莫西沙星不改变移植患者中环孢素的药代动力学：一项多剂量、非对照、单中心研究。

Moxifloxacin does not alter ciclosporin pharmacokinetics in transplant patients: a multiple-dose, uncontrolled, single-centre study.

作者信息

Stass Heino, Delesen Heinz, Kubitza Dagmar, Mai Ingrid, Bauer Steffen, Roots Ivar

机构信息

Bayer HealthCare AG, Clinical Pharmacology, Wuppertal, Germany.

出版信息

Clin Drug Investig. 2010;30(5):279-87. doi: 10.1007/BF03256904.

DOI:10.1007/BF03256904

PMID:20384384

Abstract

BACKGROUND

Moxifloxacin has a broad antibacterial spectrum and rapid bactericidal activity, and is thus a good option for the treatment of bacterial infections in patients who have undergone organ or bone marrow transplantation.
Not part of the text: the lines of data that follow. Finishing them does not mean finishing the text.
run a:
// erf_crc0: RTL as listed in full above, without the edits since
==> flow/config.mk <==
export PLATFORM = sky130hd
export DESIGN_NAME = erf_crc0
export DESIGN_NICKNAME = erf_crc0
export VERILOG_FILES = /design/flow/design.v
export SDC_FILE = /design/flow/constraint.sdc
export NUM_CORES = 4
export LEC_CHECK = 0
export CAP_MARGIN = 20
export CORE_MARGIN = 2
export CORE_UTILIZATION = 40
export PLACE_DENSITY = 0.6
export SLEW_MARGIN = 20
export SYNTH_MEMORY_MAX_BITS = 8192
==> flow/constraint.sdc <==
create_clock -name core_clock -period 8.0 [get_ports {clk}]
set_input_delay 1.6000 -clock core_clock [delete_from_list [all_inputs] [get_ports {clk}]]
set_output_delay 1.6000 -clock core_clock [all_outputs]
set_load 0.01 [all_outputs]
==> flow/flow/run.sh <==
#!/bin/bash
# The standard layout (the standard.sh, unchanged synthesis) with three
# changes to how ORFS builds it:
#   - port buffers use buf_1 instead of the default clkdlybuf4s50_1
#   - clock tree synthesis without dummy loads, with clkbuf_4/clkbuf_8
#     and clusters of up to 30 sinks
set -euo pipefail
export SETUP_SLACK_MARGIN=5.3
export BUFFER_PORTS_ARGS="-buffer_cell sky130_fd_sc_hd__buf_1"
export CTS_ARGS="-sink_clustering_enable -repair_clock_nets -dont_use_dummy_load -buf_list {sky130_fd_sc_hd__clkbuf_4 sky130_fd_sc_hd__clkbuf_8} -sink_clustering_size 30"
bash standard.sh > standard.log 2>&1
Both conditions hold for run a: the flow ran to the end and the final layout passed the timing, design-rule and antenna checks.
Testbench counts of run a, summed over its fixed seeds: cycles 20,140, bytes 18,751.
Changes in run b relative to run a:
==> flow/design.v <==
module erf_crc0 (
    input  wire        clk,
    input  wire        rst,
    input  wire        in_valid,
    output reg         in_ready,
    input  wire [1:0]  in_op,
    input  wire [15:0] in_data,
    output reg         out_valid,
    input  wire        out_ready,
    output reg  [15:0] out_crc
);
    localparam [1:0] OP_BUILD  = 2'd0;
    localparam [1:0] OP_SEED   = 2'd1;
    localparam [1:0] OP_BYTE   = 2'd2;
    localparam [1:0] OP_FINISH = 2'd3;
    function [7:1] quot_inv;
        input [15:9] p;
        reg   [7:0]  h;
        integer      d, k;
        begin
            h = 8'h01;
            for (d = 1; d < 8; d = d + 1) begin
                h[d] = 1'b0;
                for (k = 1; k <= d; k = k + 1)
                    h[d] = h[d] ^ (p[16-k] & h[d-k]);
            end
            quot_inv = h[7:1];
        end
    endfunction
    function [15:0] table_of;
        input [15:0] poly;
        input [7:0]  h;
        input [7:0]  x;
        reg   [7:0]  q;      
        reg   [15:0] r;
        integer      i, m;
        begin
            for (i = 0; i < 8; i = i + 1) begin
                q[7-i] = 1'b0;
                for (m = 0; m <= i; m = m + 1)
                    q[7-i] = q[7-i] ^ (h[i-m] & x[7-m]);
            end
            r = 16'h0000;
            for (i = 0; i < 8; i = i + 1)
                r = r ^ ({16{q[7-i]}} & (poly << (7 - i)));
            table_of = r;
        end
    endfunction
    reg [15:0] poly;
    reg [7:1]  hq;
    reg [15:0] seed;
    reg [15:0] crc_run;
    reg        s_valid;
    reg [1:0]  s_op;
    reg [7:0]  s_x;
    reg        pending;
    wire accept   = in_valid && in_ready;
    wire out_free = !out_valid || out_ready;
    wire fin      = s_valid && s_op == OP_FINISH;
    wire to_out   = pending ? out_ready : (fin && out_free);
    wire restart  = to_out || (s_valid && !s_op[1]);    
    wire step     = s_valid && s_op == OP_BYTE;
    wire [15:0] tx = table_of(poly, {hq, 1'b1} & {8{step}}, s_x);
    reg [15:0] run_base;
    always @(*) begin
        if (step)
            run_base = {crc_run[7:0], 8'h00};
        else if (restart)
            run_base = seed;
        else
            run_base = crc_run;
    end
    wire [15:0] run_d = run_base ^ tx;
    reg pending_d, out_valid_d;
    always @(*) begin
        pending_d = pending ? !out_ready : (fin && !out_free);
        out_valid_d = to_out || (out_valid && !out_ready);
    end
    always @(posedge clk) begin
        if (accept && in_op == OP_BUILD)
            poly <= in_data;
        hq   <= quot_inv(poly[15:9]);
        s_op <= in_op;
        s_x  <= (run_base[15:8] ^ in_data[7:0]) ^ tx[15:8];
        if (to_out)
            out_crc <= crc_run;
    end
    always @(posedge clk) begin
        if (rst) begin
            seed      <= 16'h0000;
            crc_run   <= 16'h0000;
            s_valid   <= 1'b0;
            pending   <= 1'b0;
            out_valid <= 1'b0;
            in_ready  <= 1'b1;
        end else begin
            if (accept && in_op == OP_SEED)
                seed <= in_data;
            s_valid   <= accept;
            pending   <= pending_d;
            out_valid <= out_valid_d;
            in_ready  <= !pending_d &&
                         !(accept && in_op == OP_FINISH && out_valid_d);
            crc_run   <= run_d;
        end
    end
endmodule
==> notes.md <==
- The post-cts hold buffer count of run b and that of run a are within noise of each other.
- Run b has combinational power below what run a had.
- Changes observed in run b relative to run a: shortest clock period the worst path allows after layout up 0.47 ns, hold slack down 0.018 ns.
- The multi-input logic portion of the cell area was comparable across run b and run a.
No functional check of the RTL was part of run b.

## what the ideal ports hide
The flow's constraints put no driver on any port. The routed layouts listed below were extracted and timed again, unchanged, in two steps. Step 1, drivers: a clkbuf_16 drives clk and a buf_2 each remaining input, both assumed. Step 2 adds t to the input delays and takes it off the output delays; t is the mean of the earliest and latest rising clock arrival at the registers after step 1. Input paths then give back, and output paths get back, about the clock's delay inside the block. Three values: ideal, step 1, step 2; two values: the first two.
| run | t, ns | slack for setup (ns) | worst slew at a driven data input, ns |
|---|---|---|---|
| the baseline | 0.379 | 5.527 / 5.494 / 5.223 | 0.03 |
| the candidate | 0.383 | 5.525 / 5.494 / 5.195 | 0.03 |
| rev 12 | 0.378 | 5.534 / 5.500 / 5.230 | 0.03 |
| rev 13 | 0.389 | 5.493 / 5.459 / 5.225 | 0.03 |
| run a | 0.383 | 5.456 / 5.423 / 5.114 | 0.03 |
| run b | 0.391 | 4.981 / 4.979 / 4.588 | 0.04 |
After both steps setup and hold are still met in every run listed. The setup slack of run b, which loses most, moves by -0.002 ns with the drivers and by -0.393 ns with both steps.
From an optimization exercise on the open Yosys and OpenROAD flow, aimed at small area, a short achievable clock period and few clock cycles per item; shortcuts taken in it are not production practice.
The RTL was checked by simulation tests, not by an equivalence proof against the original design.

==> flow/design.v, too long to show whole: its modules and the start of the top module <==
// module nco_waveform: 2237 lines
// module fa_cell: 4 lines
// module ha_cell: 4 lines
module nco_waveform (
    input  wire        clk,
    input  wire        rst,         
    input  wire        in_valid,
    output wire        in_ready,
    input  wire [31:0] p_in,
    input  wire [31:0] gain_in,
    input  wire [2:0]  wave_in,
    input  wire [31:0] rng_in,
    output reg         out_valid,
    output reg  [31:0] y_out,
    output reg  [31:0] rng_out
);
  // ...
==> flow/run.sh <==
#!/bin/bash
# synth_recipe.tcl (not shown) runs the flow's synth.tcl, then flattens the netlist and writes it again
# the make line also repeats each setting of config.mk as NAME=value (left out here)
make -C /OpenROAD-flow-scripts/flow DESIGN_CONFIG=/design/flow/config.mk WORK_HOME=/design/flow/orfs CLKGATE_MAP_FILE= SYNTH_SCRIPT=/design/flow/synth_recipe.tcl finish
==> flow/config.mk <==
export PLATFORM = sky130hd
export DESIGN_NAME = nco_waveform
export DESIGN_NICKNAME = nco_waveform
export VERILOG_FILES = /design/flow/design.v
export SDC_FILE = /design/flow/constraint.sdc
export NUM_CORES = 4
export LEC_CHECK = 0
export CAP_MARGIN = 50
export CORE_MARGIN = 2
export CORE_UTILIZATION = 50
export CTS_CLUSTER_DIAMETER = 100
export CTS_CLUSTER_SIZE = 30
export SLEW_MARGIN = 70
export SYNTH_HIERARCHICAL = 1
==> flow/constraint.sdc <==
create_clock -name core_clock -period 22.0 [get_ports {clk}]
set_input_delay 4.4000 -clock core_clock [delete_from_list [all_inputs] [get_ports {clk}]]
set_output_delay 4.4000 -clock core_clock [all_outputs]
set_load 0.01 [all_outputs]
Transplant patients also receive immunosuppressant therapy such as ciclosporin.

OBJECTIVE

The primary objective of this study was to assess the steady-state pharmacokinetics of ciclosporin with and without concomitant treatment with moxifloxacin in transplant recipients. A secondary objective was to determine the safety and tolerability of the combined treatment.

METHODS

Patients (n = 9) with stable graft function after bone marrow or renal transplantation and who were already receiving ciclosporin therapy were enrolled into the study. The patients were given ciclosporin (Sandimmun Optoral) capsules twice daily (total daily dosage 150-380 mg/day) throughout the study period. Moxifloxacin (Avolox) tablets 400 mg once daily were given on days 2-8 inclusive. The primary outcome measure was the change in ciclosporin pharmacokinetics on coadministration with moxifloxacin. Secondary outcomes were the steady-state pharmacokinetics of moxifloxacin and ciclosporin plus its metabolites in patients receiving moxifloxacin and ciclosporin concomitantly. Moxifloxacin pharmacokinetic parameters in the presence of ciclosporin were compared with previously published pharmacokinetic data for moxifloxacin in healthy individuals.

RESULTS

No significant changes occurred in the concentration-time curves of ciclosporin and its metabolites following combination therapy with moxifloxacin. The geometric means of whole blood concentrations of ciclosporin and ciclosporin plus its metabolites on day 1 were similar to those on day 8 following combined administration of ciclosporin and moxifloxacin for 7 days. The ratio of combination treatment to monotherapy for ciclosporin was 1.01 (90% CI 0.91, 1.11) for the area under the blood concentration-time curve from time zero to 12 hours at steady state (AUC(12,ss)) and 0.96 (90% CI 0.88, 1.04) for the maximum steady-state blood drug concentration (C(max,ss)). For ciclosporin plus its metabolites the ratio was 1.07 (90% CI 0.99, 1.17) for AUC(12,ss) and 1.03 (90% CI 0.98, 1.09) for C(max,ss). The pharmacokinetic parameters for moxifloxacin were unaffected by the presence of ciclosporin.

CONCLUSIONS

Concomitant administration of moxifloxacin does not alter the pharmacokinetic parameters of ciclosporin or ciclosporin plus its metabolites in immunosuppressed patients. Therefore, no dose adjustments or additional drug monitoring are required when ciclosporin is coadministered with moxifloxacin.

摘要

背景

莫西沙星具有广谱抗菌活性且杀菌迅速，因此是治疗器官或骨髓移植患者细菌感染的理想选择。移植患者还会接受免疫抑制治疗，如环孢素。

目的

本研究的主要目的是评估移植受者在联合或不联合莫西沙星治疗时环孢素的稳态药代动力学。次要目的是确定联合治疗的安全性和耐受性。

方法

纳入9例骨髓或肾移植后移植功能稳定且已接受环孢素治疗的患者。在整个研究期间，患者每日两次服用环孢素（新山地明口服液）胶囊（每日总剂量150 - 380 mg/天）。在第2至8天（含第2天和第8天），患者每日服用一次400 mg莫西沙星（拜复乐）片。主要观察指标是联合使用莫西沙星时环孢素药代动力学的变化。次要观察指标是同时接受莫西沙星和环孢素治疗的患者中莫西沙星、环孢素及其代谢产物的稳态药代动力学。将环孢素存在时莫西沙星的药代动力学参数与先前发表的健康个体中莫西沙星的药代动力学数据进行比较。

结果

莫西沙星联合治疗后，环孢素及其代谢产物的浓度 - 时间曲线未发生显著变化。环孢素与莫西沙星联合给药7天后，第1天全血中环孢素及其代谢产物的几何均值与第8天相似。稳态下，从时间零点至12小时血药浓度 - 时间曲线下面积（AUC(12,ss)）中环孢素联合治疗与单药治疗的比值为1.01（90%CI 0.91, 1.11），最大稳态血药浓度（C(max,ss)）的比值为0.96（90%CI 0.88, 1.04）。对于环孢素及其代谢产物，AUC(12,ss)的比值为1.07（90%CI 0.99, 1.17），C(max,ss)的比值为1.03（90%CI 0.98, 1.09）。莫西沙星的药代动力学参数不受环孢素存在的影响。